There are two disparate routes through which the immune system can exert its effect. The more readily understood strategy is referred to as resistance in which the immune system is mobilized to detect the offending pathogen and eliminate it. There is, however, another route that the immune system can take and that is tolerance in which the immune system adapts to a certain level of tissue damage inflicted by the offending organism. Interestingly enough, the deleterious impact of infectious disease can be the result of either failed resistance or failed tolerance.
Usually, a deadly outcome of a microbial infection is relegated to either high virulence or decidedly poor resistance on the part of the host immune system. However, there is another possible explanation. The damage produced by an invading pathogen can be directly related to the toxins it produces, or to the inflammatory response precipitated by the immune system that can lead to tissue damage. This latter effect is referred to as “extrinsic virulence.” Insufficient tissue protection and subsequent repair of damaged tissue can also contribute to the lethality of the infectious process.

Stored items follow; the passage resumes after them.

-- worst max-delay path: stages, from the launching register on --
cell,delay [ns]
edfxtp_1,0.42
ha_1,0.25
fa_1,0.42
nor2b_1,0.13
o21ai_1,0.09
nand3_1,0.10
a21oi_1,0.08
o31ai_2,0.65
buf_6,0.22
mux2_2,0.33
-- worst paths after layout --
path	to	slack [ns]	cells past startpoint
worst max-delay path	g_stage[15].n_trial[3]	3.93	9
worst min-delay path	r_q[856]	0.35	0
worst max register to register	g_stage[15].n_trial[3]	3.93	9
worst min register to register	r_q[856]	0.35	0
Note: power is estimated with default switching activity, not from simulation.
**config.mk**
```make
export PLATFORM = sky130hd
export DESIGN_NAME = next_fit_bitmap_id_allocator
export DESIGN_NICKNAME = d
export VERILOG_FILES = /design/src/hdl/nfba_pkg.sv /design/src/hdl/nfba_ram.sv /design/src/hdl/nfba_scan.sv /design/src/hdl/next_fit_bitmap_id_allocator.sv
export VERILOG_INCLUDE_DIRS = /design/src /design/src/hdl
export SDC_FILE = /design/constraint.sdc
export NUM_CORES = 1
export LEC_CHECK = 0
export BUFFER_PORTS_ARGS = -buffer_cell sky130_fd_sc_hd__buf_4
export CORE_MARGIN = 2
export CORE_UTILIZATION = 55
export CTS_CLUSTER_DIAMETER = 200
export DETAILED_ROUTE_END_ITERATION = 7
export PLACE_DENSITY = 0.79
export SYNTH_ARGS = -nofsm -noshare
export SYNTH_HDL_FRONTEND = slang
export SYNTH_SLANG_ARGS = --single-unit
```
**constraint.sdc**
```tcl
create_clock -name i_clk -period 6.4 [get_ports i_clk]
set_input_delay 1.28 -clock i_clk [delete_from_list [all_inputs] [get_ports i_clk]]
set_output_delay 1.28 -clock i_clk [all_outputs]
set_load 0.005 [all_outputs]
```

Dr. Amanda Jamieson and her colleagues at the Howard Hughes Medical Institute and Department of Immunobiology at the Yale University School of Medicine chose to study the co-infection of the influenza virus with Legionella pneumophila using a mouse model as a way of determining whether it is resistance or tolerance on the part of the host immune system that determines lethality.
Through their detailed studies, they found that susceptibility to co-infection occurred even when the bacterial infection was controlled by the immune system. From this, they were able to conclude that the failure of host defenses was directly related to a diminished capacity to tolerate tissue damage.
This is a very interesting finding that may have practical implications regarding the clinical approach to patients whose health is seriously impacted by co-infection.